The Central Visayas Football Association is a Filipino football association. It works under the Philippine Football Federation as a regional football association for the provinces of Bohol and Cebu. It was formed in 2016 when Cebu FA absorbed Bohol FA to form the regional football association.

==History==
===As Cebu Football Association===

Logo as the Cebu Football Association.

Not after the 1940s, football was introduced in Cebu by foreigners who were mostly clergy, expatriates, and officers and crewmembers from visiting ships. No major league was organized but competitions during weekends or as part of school celebrations were organized. Matches were also organized when foreign ships dock, where the visiting team often composes of officers and crewmembers of the ship.

Before the formation of the Cebu Football Association, former congressman and businessman William Chiongbian was instrumental to the development of football in Cebu. Chongbian, who played football during college formed the William Lines Football Team. The football team initially played matches within Cebu against local collegiate teams, seminarians, and visiting teams and later played outside Cebu such as in Dumaguete, Bacolod and Iloilo which are considered as football strongholds in the country. Chongbian also encouraged the formation of other football teams such as the Casino Español, Hap Hing Hardware and United Hardware.

The William Lines team eventually went to Manila to take part in competitions in the capital. However, due to issues in his shipping business forces Chongbian to disband the team.

Rosendo Hernaez, a football player and engineer organized the Cebu Football Association on December 18, 1961. Hernaez was elected as the association's first president. The composition of the first Board of Directors were Gregorio Sodusta, Vice-president, Valentino Darunday, SVD, Treasurer, and Joaquin M. de Ubago SR, Secretary.

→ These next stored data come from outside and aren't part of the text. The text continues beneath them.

This is an optimization exercise on Yosys and OpenROAD, whose aim is a short achievable clock period and few clock cycles, not a production implementation. In this exercise RTL edits were held to simulation tests only and were not proved equivalent to the original. Power figures rest on the tool's default switching activity, not on a simulated workload.

==> flow/design.v (excerpt) <==
module data_cache #(
    parameter int SET_W = 2
) (
    input  logic          clk,
    input  logic          rst_n,
    input  logic          i_proc_read,
    input  logic          i_proc_write,
    input  logic [29:0]   i_proc_addr,    
    input  logic [31:0]   i_proc_wdata,
    output logic          o_proc_stall,
    output logic [31:0]   o_proc_rdata,
    output logic          o_mem_read,
    output logic          o_mem_write,
    output logic [27:0]   o_mem_addr,
    output logic [127:0]  o_mem_wdata,
    input  logic          i_mem_ready,
    input  logic [127:0]  i_mem_rdata
);
==> module data_cache, before the edit <==
module data_cache #(
    parameter int SET_W = 2
) (
    input  logic          clk,
    input  logic          rst_n,
    input  logic          i_proc_read,
    input  logic          i_proc_write,
    input  logic [29:0]   i_proc_addr,    
    input  logic [31:0]   i_proc_wdata,
    output logic          o_proc_stall,
    output logic [31:0]   o_proc_rdata,
    output logic          o_mem_read,
    output logic          o_mem_write,
    output logic [27:0]   o_mem_addr,
    output logic [127:0]  o_mem_wdata,
    input  logic          i_mem_ready,
    input  logic [127:0]  i_mem_rdata
);
    localparam int SETS = 4;
    logic [SETS-1:0]  valid0, valid1;
    logic [SETS-1:0]  dirty0, dirty1;
    logic [SETS-1:0]  lru;               
    logic [25:0]      tag0 [SETS];
    logic [25:0]      tag1 [SETS];
    localparam logic [25:0] KA = 26'h3FFFFFF;
    localparam logic [25:0] KB = 26'h2AAAAAA;
    logic [25:0]      tga0 [SETS];
    logic [25:0]      tga1 [SETS];
    logic [25:0]      tgb0 [SETS];
    logic [25:0]      tgb1 [SETS];
    logic [127:0]     line0 [SETS];
    logic [127:0]     line1 [SETS];
    logic             wb_busy;           
    logic             rd_busy;           
    logic [1:0]  wsel;
    logic [1:0]  set;
    logic [25:0] tag;
    logic        req;
    assign wsel = i_proc_addr[1:0];
    assign set  = i_proc_addr[3:2];
    assign tag  = i_proc_addr[29:4];
    assign req  = i_proc_read | i_proc_write;
    logic [SETS-1:0] sdec;
    logic [SETS-1:0] m0, m1;
    logic [SETS-1:0] ra0, ra1, rb0, rb1;     
    always_comb begin
        sdec[0] = ~set[1] & ~set[0];
        sdec[1] = ~set[1] &  set[0];
        sdec[2] =  set[1] & ~set[0];
        sdec[3] =  set[1] &  set[0];
        for (int s = 0; s < SETS; s++) begin
            m0[s]   = sdec[s] & valid0[s] & (tag0[s] == tag);
            m1[s]   = sdec[s] & valid1[s] & (tag1[s] == tag);
            ra0[s]  = sdec[s] & valid0[s] & ((tga0[s] ^ tag) == KA);
            ra1[s]  = sdec[s] & valid1[s] & ((tga1[s] ^ tag) == KA);
            rb0[s]  = sdec[s] & valid0[s] & ((tgb0[s] ^ tag) == KB);
            rb1[s]  = sdec[s] & valid1[s] & ((tgb1[s] ^ tag) == KB);
        end
    end
    logic hit0, hit1, hit;
    assign hit0 = |m0;
    assign hit1 = |m1;
    assign hit  = hit0 | hit1;
    logic [SETS-1:0] vd_s;
    logic [25:0]     vt_s [SETS];
    logic [127:0]    vl_s [SETS];
    always_comb begin
        for (int s = 0; s < SETS; s++) begin
            vd_s[s] = lru[s] ? dirty1[s] : dirty0[s];
            vt_s[s] = lru[s] ? tag1[s]   : tag0[s];
            vl_s[s] = lru[s] ? line1[s]  : line0[s];
        end
    end
    logic         vway;
    logic         vdirty;
    assign vway   = lru[set];
    assign vdirty = vd_s[set];
    logic fill;
    assign fill = rd_busy & i_mem_ready;
    logic [31:0] rdata;
    always_comb begin
        rdata = fill ? i_mem_rdata[wsel*32 +: 32] : '0;
        for (int s = 0; s < SETS; s++) begin
            rdata = rdata | ({{16{rb0[s]}}, {16{ra0[s]}}} & line0[s][wsel*32 +: 32])
                          | ({{16{rb1[s]}}, {16{ra1[s]}}} & line1[s][wsel*32 +: 32]);
        end
    end
    assign o_proc_stall = ~(hit | fill);
    assign o_proc_rdata = rdata;
    logic miss;
    assign miss = req & ~hit;
    assign o_mem_write = wb_busy | (~rd_busy & miss & vdirty);
    assign o_mem_read  = rd_busy | (~wb_busy & miss & ~vdirty);
    assign o_mem_addr  = {(vdirty & ~rd_busy) ? vt_s[set] : tag, set};
    assign o_mem_wdata = vl_s[set];
    logic done;
    logic used_way;
    assign done     = req & (hit | fill);
    assign used_way = hit ? hit1 : vway;
    always_ff @(posedge clk) begin
        if (!rst_n) begin
            valid0  <= '0;
            valid1  <= '0;
            dirty0  <= '0;
            dirty1  <= '0;
            lru     <= '0;
            wb_busy <= 1'b0;
            rd_busy <= 1'b0;
        end else begin
            if (!wb_busy && !rd_busy && miss) begin
                wb_busy <= vdirty;
                rd_busy <= ~vdirty;
            end
            if (wb_busy && i_mem_ready) begin
                wb_busy <= 1'b0;
                rd_busy <= 1'b1;
            end
            if (fill) begin
                rd_busy <= 1'b0;
                if (vway) begin
                    valid1[set] <= 1'b1;
                    dirty1[set] <= i_proc_write;
                end else begin
                    valid0[set] <= 1'b1;
                    dirty0[set] <= i_proc_write;
                end
            end
            if (i_proc_write && hit0) dirty0[set] <= 1'b1;
            if (i_proc_write && hit1) dirty1[set] <= 1'b1;
            if (done) lru[set] <= ~used_way;
        end
    end
    logic [127:0] fill_line;
    always_comb begin
        fill_line = i_mem_rdata;
        if (i_proc_write) fill_line[wsel*32 +: 32] = i_proc_wdata;
    end
    always_ff @(posedge clk) begin
        if (fill) begin
            if (vway) begin
                tag1[set]  <= tag;
                tga1[set]  <= tag ^ KA;
                tgb1[set]  <= tag ^ KB;
                line1[set] <= fill_line;
            end else begin
                tag0[set]  <= tag;
                tga0[set]  <= tag ^ KA;
                tgb0[set]  <= tag ^ KB;
                line0[set] <= fill_line;
            end
        end
        if (i_proc_write && hit0) line0[set][wsel*32 +: 32] <= i_proc_wdata;
        if (i_proc_write && hit1) line1[set][wsel*32 +: 32] <= i_proc_wdata;
    end
endmodule
Settings: LEC_CHECK=0, CAP_MARGIN=20, CORE_MARGIN=2, CORE_UTILIZATION=50, PLACE_DENSITY=0.65, SETUP_SLACK_MARGIN=2.0, SLEW_MARGIN=20, TNS_END_PERCENT=10; clock period 6.0 ns.
standard.sh (not shown) runs the stock make flow with config.mk's settings and CLKGATE_MAP_FILE= SYNTH_SCRIPT=/design/flow/synth_recipe.tcl, a recipe that flattens the netlist after the stock synthesis.
==> flow/flow/run.sh <==
#!/bin/bash
# Own layout flow: the standard ORFS flow (standard.sh, same synthesis, floorplan, power grid,
# placement, clock tree and routing) with two resizer settings changed:
#  - ports are buffered with sky130_fd_sc_hd__buf_8 instead of the smallest buffer the resizer
#    finds (a clkdlybuf4s50 delay cell on sky130hd);
#  - MATCH_CELL_FOOTPRINT=0, so that repair may swap such cells for faster ones of another
#    footprint.
# The make output goes to own_flow.log in the work folder; ORFS keeps each step's log under
# orfs/logs/.
set -euo pipefail
W=$(pwd)
cp config.mk own_config.mk
echo "export BUFFER_PORTS_ARGS = -buffer_cell sky130_fd_sc_hd__buf_8" >> own_config.mk
sed -e "s#DESIGN_CONFIG=[^ ]*#DESIGN_CONFIG=$W/own_config.mk#" \
    -e 's#CLKGATE_MAP_FILE= #CLKGATE_MAP_FILE= MATCH_CELL_FOOTPRINT=0 #' \
    standard.sh > own_standard.sh
bash own_standard.sh > own_flow.log 2>&1
Testbench counts at the start, summed over its fixed seeds: cycles 47,152.
Next try:
--- a/flow/design.v
+++ b/flow/design.v
@@ -43,16 +43,10 @@
     logic [SETS-1:0]  valid0, valid1;
     logic [SETS-1:0]  dirty0, dirty1;
     logic [SETS-1:0]  lru;               
     logic [25:0]      tag0 [SETS];
     logic [25:0]      tag1 [SETS];
-    localparam logic [25:0] KA = 26'h3FFFFFF;
-    localparam logic [25:0] KB = 26'h2AAAAAA;
-    logic [25:0]      tga0 [SETS];
-    logic [25:0]      tga1 [SETS];
-    logic [25:0]      tgb0 [SETS];
-    logic [25:0]      tgb1 [SETS];
     logic [127:0]     line0 [SETS];
     logic [127:0]     line1 [SETS];
     logic             wb_busy;           
     logic             rd_busy;           
     logic [1:0]  wsel;
@@ -63,23 +57,18 @@
     assign set  = i_proc_addr[3:2];
     assign tag  = i_proc_addr[29:4];
     assign req  = i_proc_read | i_proc_write;
     logic [SETS-1:0] sdec;
     logic [SETS-1:0] m0, m1;
-    logic [SETS-1:0] ra0, ra1, rb0, rb1;     
     always_comb begin
         sdec[0] = ~set[1] & ~set[0];
         sdec[1] = ~set[1] &  set[0];
         sdec[2] =  set[1] & ~set[0];
         sdec[3] =  set[1] &  set[0];
         for (int s = 0; s < SETS; s++) begin
             m0[s]   = sdec[s] & valid0[s] & (tag0[s] == tag);
             m1[s]   = sdec[s] & valid1[s] & (tag1[s] == tag);
-            ra0[s]  = sdec[s] & valid0[s] & ((tga0[s] ^ tag) == KA);
-            ra1[s]  = sdec[s] & valid1[s] & ((tga1[s] ^ tag) == KA);
-            rb0[s]  = sdec[s] & valid0[s] & ((tgb0[s] ^ tag) == KB);
-            rb1[s]  = sdec[s] & valid1[s] & ((tgb1[s] ^ tag) == KB);
         end
     end
     logic hit0, hit1, hit;
     assign hit0 = |m0;
     assign hit1 = |m1;
@@ -102,12 +91,12 @@
     assign fill = rd_busy & i_mem_ready;
     logic [31:0] rdata;
     always_comb begin
         rdata = fill ? i_mem_rdata[wsel*32 +: 32] : '0;
         for (int s = 0; s < SETS; s++) begin
-            rdata = rdata | ({{16{rb0[s]}}, {16{ra0[s]}}} & line0[s][wsel*32 +: 32])
-                          | ({{16{rb1[s]}}, {16{ra1[s]}}} & line1[s][wsel*32 +: 32]);
+            rdata = rdata | ({32{m0[s]}} & line0[s][wsel*32 +: 32])
+                          | ({32{m1[s]}} & line1[s][wsel*32 +: 32]);
         end
     end
     assign o_proc_stall = ~(hit | fill);
     assign o_proc_rdata = rdata;
     logic miss;
@@ -160,17 +149,13 @@
     end
     always_ff @(posedge clk) begin
         if (fill) begin
             if (vway) begin
                 tag1[set]  <= tag;
-                tga1[set]  <= tag ^ KA;
-                tgb1[set]  <= tag ^ KB;
                 line1[set] <= fill_line;
             end else begin
                 tag0[set]  <= tag;
-                tga0[set]  <= tag ^ KA;
-                tgb0[set]  <= tag ^ KB;
                 line0[set] <= fill_line;
             end
         end
         if (i_proc_write && hit0) line0[set][wsel*32 +: 32] <= i_proc_wdata;
         if (i_proc_write && hit1) line1[set][wsel*32 +: 32] <= i_proc_wdata;
The changed run produced a clean layout.
Via count fell by a few percent.
Fmax drops slightly.
Sequential cell count goes down by 208.
First-iteration DRC count is lower by roughly a tenth.
Design area went down by roughly a tenth.
Clock power came out lower by about a fifth.
Setup slack gets worse by 0.069 ns.
Non-clock buffer count shrinks by 111.
Wire length is lower by a little under a tenth.
Synthesized area came out lower by roughly a tenth.
Synthesized cell count hardly moves.
Clock-buffer cell count goes down by 36.
Sequential share of layout area falls by 1.8 points.
Testbench counts after the change, summed over its fixed seeds: cycles 47,152.

## static timing again, ports no longer ideal
The flow's constraints put no driver on any port. The routed layouts listed below were extracted and timed again, unchanged, in two steps.
Step 1: set_driving_cell puts a clkbuf_16 on clk and a buf_2 on each other input, an assumption about the parent block.
Step 2, shift: input delay + t, output delay - t, t = (earliest + latest rising clock arrival at the registers) / 2. This alone moves slack from input paths to output paths.
Three values: ideal ports, drivers, drivers and shift; two values: the first two.
run	shift t [ns]	slack for setup (ns)	worst data-port slew with drivers (ns)
the first run	0.893	1.263 / 0.966 / 0.532	0.54
the second run	0.861	1.194 / 1.131 / 0.580	0.28
After both steps setup and hold are still met in every run listed. For the first run, which loses most, drivers alone change the setup slack by -0.297 ns; drivers and shift together by -0.731 ns.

===Establishment of the Central Visayas RFA===
In January 2016, it was reported that the Cebu FA will be dissolved in line with the new regulations on football associations by the Philippine Football Federation and is to be absorbed into a regional football association. By mid-2016, Cebu FA was renamed as the Central Visayas Regional Football Association and absorbed PFF probationary member Bohol F.A. Despite the regional association's name, Siquijor
which is part of the Central Visayas administrative region is outside the organization's scope and formed a separate regional association with Negros Oriental.

==Partnerships==
The CVFA is partnered with the Aboitiz Group of Companies and helps the company organize the Aboitiz Cup. The federation is also partnered with the Cebu Schools Athletic Foundation Inc. (CESAFI) collegiate league.